Volunteers sought for Farmers Market Recovery Programs that give nutritious farm-fresh produce to those in need. Collections in Santa Monica are already underway and begin next month in Mar Vista.

This article first appeared in the Santa Monica Daily Press.

Standing amidst the bounty of the Santa Monica Farmers’ Market, a raggedly dressed man with a tired face holds up a tattered cardboard sign: “Hungry, please help.”

Just half a block south is Step Up on Second, one of three local social service agencies that could offer him fresh produce from the market, brought in just that day.

On this particular winter Wednesday, 26 labeled boxes containing 554 pounds of apples, citrus, salad greens, kale, squash, garlic, turnips, cucumbers and radishes have been collected by friendly volunteers wearing hats and aprons that say “Food Forward.”

They’re members of “Glean Teams” representing the 4-year-old non-profit organization Food Forward, whose new Farmers Market Recovery Program collects fresh produce donated by the farmers at the end of the market day. Here in Santa Monica, it’s distributed to Step Up on Second, The Clare Foundation and St. Joseph Center in Venice, Calif. Some of their clients are homeless, have a mental illness or an addiction to drugs or alcohol — many times all three.

Santa Monica’s Wednesday and Sunday markets are two of four area markets participating in this new venture, which is on track to serve nine markets by its one-year anniversary in August. Collections at Mar Vista Farmers’ Markets begin March 3.

Glean Teams extend the group’s mission: helping to prevent hunger by recovering food that might otherwise go to waste, and donating 100 percent of it to agencies serving those in need.

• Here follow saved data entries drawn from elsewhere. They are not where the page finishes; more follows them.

**src/rtl/spm_offset_move_sequencer_pkg.sv**
```systemverilog
// spm_ctrl_pkg: shared state type, word width and magnitude helper
// for the offset move sequencer.
package spm_ctrl_pkg;
    localparam int DATA_W = 32;
    localparam logic [DATA_W:0] MIN_W = {1'b1, {DATA_W{1'b0}}};

    typedef enum logic [1:0] {IDLE, RAMP, SETTLE, DONE} state_e;

    function automatic logic [DATA_W:0] abs_sat(input logic signed [DATA_W:0] v);
        return v[DATA_W] ? ((v == MIN_W) ? ~MIN_W : -v) : v;
    endfunction
endpackage

```
**src/rtl/spm_offset_move_sequencer_if.sv**
```systemverilog
// spm_offset_move_sequencer_if: two-requester move-request handshake
// carrying signed XYZ target offsets.
interface spm_offset_move_sequencer_if;
    import spm_ctrl_pkg::*;
    logic s0_valid, s0_ready, s1_valid, s1_ready;
    logic signed [DATA_W-1:0] s0_x, s0_y, s0_z, s1_x, s1_y, s1_z;

    modport master (
        output s0_valid, s0_x, s0_y, s0_z, s1_valid, s1_x, s1_y, s1_z,
        input  s0_ready, s1_ready
    );
    modport slave (
        input  s0_valid, s0_x, s0_y, s0_z, s1_valid, s1_x, s1_y, s1_z,
        output s0_ready, s1_ready
    );
endinterface

```
**src/rtl/spm_offset_move_sequencer_axis_ramp.sv**
```systemverilog
// spm_axis_ramp: one-axis rate-limited stepper toward a latched target.
module spm_axis_ramp
    import spm_ctrl_pkg::*;
(
    input  logic                     clk_i,
    input  logic                     rst_ni,
    input  logic                     load_i,
    input  logic                     tick_i,
    input  logic signed [DATA_W-1:0] target_i,
    input  logic [DATA_W-2:0]        step_i,
    output logic signed [DATA_W-1:0] cur_o,
    output logic                     arrived_o
);
    logic signed [DATA_W-1:0] cur_q, cur_d, tgt_q;
    logic [DATA_W-2:0] step_q;
    logic signed [DATA_W:0] diff;
    logic [DATA_W:0] mag;

    // The distance is taken one bit wider so opposite full-scale endpoints
    // cannot wrap; a step never overshoots, so cur stays between endpoints.
    always_comb begin
        diff = {tgt_q[DATA_W-1], tgt_q} - {cur_q[DATA_W-1], cur_q};
        mag = abs_sat(diff);
        arrived_o = mag <= {2'b00, step_q};
        cur_d = arrived_o ? tgt_q : diff[DATA_W] ? cur_q - {1'b0, step_q} : cur_q + {1'b0, step_q};
    end

    always_ff @(posedge clk_i or negedge rst_ni) begin
        if (!rst_ni) begin
            cur_q <= '0;
            tgt_q <= '0;
            step_q <= (DATA_W-1)'(1);
        end else begin
            if (load_i) begin
                tgt_q <= target_i;
                step_q <= (step_i == '0) ? (DATA_W-1)'(1) : step_i;
            end
            if (tick_i) cur_q <= cur_d;
        end
    end

    assign cur_o = cur_q;
endmodule

```
**src/rtl/spm_offset_move_sequencer.sv**
```systemverilog
// spm_offset_move_sequencer: arbitrates two move requesters and ramps the
// XYZ offsets toward the granted target, then settles and reports.
module spm_offset_move_sequencer
    import spm_ctrl_pkg::*;
#(
    parameter int RDECI    = 5,
    parameter int SETTLE_W = 16
) (
    input  logic                     a_clk,
    input  logic                     a_resetn,
    spm_offset_move_sequencer_if.slave req,
    input  logic [DATA_W-1:0]        xy_step_i,
    input  logic [DATA_W-1:0]        z_step_i,
    input  logic [SETTLE_W-1:0]      settle_ticks_i,
    input  logic                     abort_i,
    output logic signed [DATA_W-1:0] x0_o,
    output logic signed [DATA_W-1:0] y0_o,
    output logic signed [DATA_W-1:0] z0_o,
    output logic                     busy_o,
    output logic                     done_o,
    output logic                     aborted_o,
    output logic                     grant_id_o
);
    state_e state_q, state_d;
    logic [RDECI-1:0] tick_q;
    logic [SETTLE_W-1:0] settle_q, cnt_q, cnt_d;
    logic last_q, grant_q, aborted_q;
    logic win, accept, tick, step_en, kill, unused_msb;
    logic [2:0] arr;
    logic signed [DATA_W-1:0] tx, ty, tz;

    assign unused_msb = xy_step_i[DATA_W-1] ^ z_step_i[DATA_W-1];
    assign tick = tick_q == '0;
    // last_q points at the previous winner; on contention the other one wins.
    assign win = (req.s0_valid && req.s1_valid) ? !last_q : req.s1_valid;
    assign req.s0_ready = state_q == IDLE && req.s0_valid && !win;
    assign req.s1_ready = state_q == IDLE && req.s1_valid && win;
    assign accept = req.s0_ready || req.s1_ready;
    assign kill = abort_i && (state_q == RAMP || state_q == SETTLE);
    assign step_en = state_q == RAMP && tick && !abort_i;
    assign tx = win ? req.s1_x : req.s0_x;
    assign ty = win ? req.s1_y : req.s0_y;
    assign tz = win ? req.s1_z : req.s0_z;

    spm_axis_ramp u_x (.clk_i(a_clk), .rst_ni(a_resetn), .load_i(accept), .tick_i(step_en),
        .target_i(tx), .step_i(xy_step_i[DATA_W-2:0]), .cur_o(x0_o), .arrived_o(arr[0]));
    spm_axis_ramp u_y (.clk_i(a_clk), .rst_ni(a_resetn), .load_i(accept), .tick_i(step_en),
        .target_i(ty), .step_i(xy_step_i[DATA_W-2:0]), .cur_o(y0_o), .arrived_o(arr[1]));
    spm_axis_ramp u_z (.clk_i(a_clk), .rst_ni(a_resetn), .load_i(accept), .tick_i(step_en),
        .target_i(tz), .step_i(z_step_i[DATA_W-2:0]), .cur_o(z0_o), .arrived_o(arr[2]));

    always_comb begin
        state_d = state_q;
        cnt_d = cnt_q;
        case (state_q)
            IDLE: state_d = accept ? RAMP : IDLE;
            RAMP: begin
                cnt_d = '0;
                state_d = kill ? IDLE : (tick && &arr) ? SETTLE : RAMP;
            end
            SETTLE: begin
                cnt_d = tick ? cnt_q + 1'b1 : cnt_q;
                state_d = kill ? IDLE : (settle_q == '0 || (tick && cnt_d == settle_q)) ? DONE : SETTLE;
            end
            default: state_d = IDLE;
        endcase
    end

    always_ff @(posedge a_clk or negedge a_resetn) begin
        if (!a_resetn) begin
            state_q <= IDLE;
            tick_q <= '0;
            cnt_q <= '0;
            settle_q <= '0;
            last_q <= 1'b1;
            grant_q <= 1'b0;
            aborted_q <= 1'b0;
        end else begin
            state_q <= state_d;
            tick_q <= tick_q + 1'b1;
            cnt_q <= cnt_d;
            aborted_q <= kill;
            if (accept) begin
                last_q <= win;
                grant_q <= win;
                settle_q <= settle_ticks_i;
            end
        end
    end

    assign busy_o = state_q != IDLE;
    assign done_o = state_q == DONE;
    assign aborted_o = aborted_q;
    assign grant_id_o = grant_q;
endmodule

```
**src/flat_wrapper.sv**
```systemverilog
// flat-port wrapper written by rule: the top's interface ports become plain ports
module spm_offset_move_sequencer_flat import spm_ctrl_pkg::*;
#(
    parameter int RDECI    = 5,
    parameter int SETTLE_W = 16
)
  (a_clk, a_resetn, xy_step_i, z_step_i, settle_ticks_i, abort_i, x0_o, y0_o, z0_o, busy_o, done_o, aborted_o, grant_id_o, req_s0_valid, req_s0_x, req_s0_y, req_s0_z, req_s1_valid, req_s1_x, req_s1_y, req_s1_z, req_s0_ready, req_s1_ready);
  spm_offset_move_sequencer_if req_i ();
  input  logic a_clk;
  input  logic a_resetn;
  input  logic [DATA_W-1:0] xy_step_i;
  input  logic [DATA_W-1:0] z_step_i;
  input  logic [SETTLE_W-1:0] settle_ticks_i;
  input  logic abort_i;
  output logic signed [DATA_W-1:0] x0_o;
  output logic signed [DATA_W-1:0] y0_o;
  output logic signed [DATA_W-1:0] z0_o;
  output logic busy_o;
  output logic done_o;
  output logic aborted_o;
  output logic grant_id_o;
  input wire logic [$bits(req_i.s0_valid)-1:0] req_s0_valid;
  input wire logic [$bits(req_i.s0_x)-1:0] req_s0_x;
  input wire logic [$bits(req_i.s0_y)-1:0] req_s0_y;
  input wire logic [$bits(req_i.s0_z)-1:0] req_s0_z;
  input wire logic [$bits(req_i.s1_valid)-1:0] req_s1_valid;
  input wire logic [$bits(req_i.s1_x)-1:0] req_s1_x;
  input wire logic [$bits(req_i.s1_y)-1:0] req_s1_y;
  input wire logic [$bits(req_i.s1_z)-1:0] req_s1_z;
  output wire logic [$bits(req_i.s0_ready)-1:0] req_s0_ready;
  output wire logic [$bits(req_i.s1_ready)-1:0] req_s1_ready;
  assign req_i.s0_valid = req_s0_valid;
  assign req_i.s0_x = req_s0_x;
  assign req_i.s0_y = req_s0_y;
  assign req_i.s0_z = req_s0_z;
  assign req_i.s1_valid = req_s1_valid;
  assign req_i.s1_x = req_s1_x;
  assign req_i.s1_y = req_s1_y;
  assign req_i.s1_z = req_s1_z;
  assign req_s0_ready = req_i.s0_ready;
  assign req_s1_ready = req_i.s1_ready;
  spm_offset_move_sequencer #(.RDECI(RDECI), .SETTLE_W(SETTLE_W)) u_core (.a_clk(a_clk), .a_resetn(a_resetn), .req(req_i), .xy_step_i(xy_step_i), .z_step_i(z_step_i), .settle_ticks_i(settle_ticks_i), .abort_i(abort_i), .x0_o(x0_o), .y0_o(y0_o), .z0_o(z0_o), .busy_o(busy_o), .done_o(done_o), .aborted_o(aborted_o), .grant_id_o(grant_id_o));
endmodule
```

Today’s Glean Team includes Christine Kwon, who glided up the sidewalk on skates (she recently joined a roller derby team). She’s joined by Kat Thomas, a food blogger and burlesque-dancing aerialist just back from performing at Sundance; and Alex Melinkoff, who runs a landscape business, riding in from Woodland Hills, Calif.

Herding this eclectic crew and a few others is Mary Baldwin, Food Forward’s Farmers Market Recovery Program manager, who joined the organization in August of 2012 and launched the program just two weeks later at the Santa Monica Farmers’ Market.

“We had to create — and along the way refine — the collection tracking system,” Baldwin says as she hands out collection kits to the volunteers.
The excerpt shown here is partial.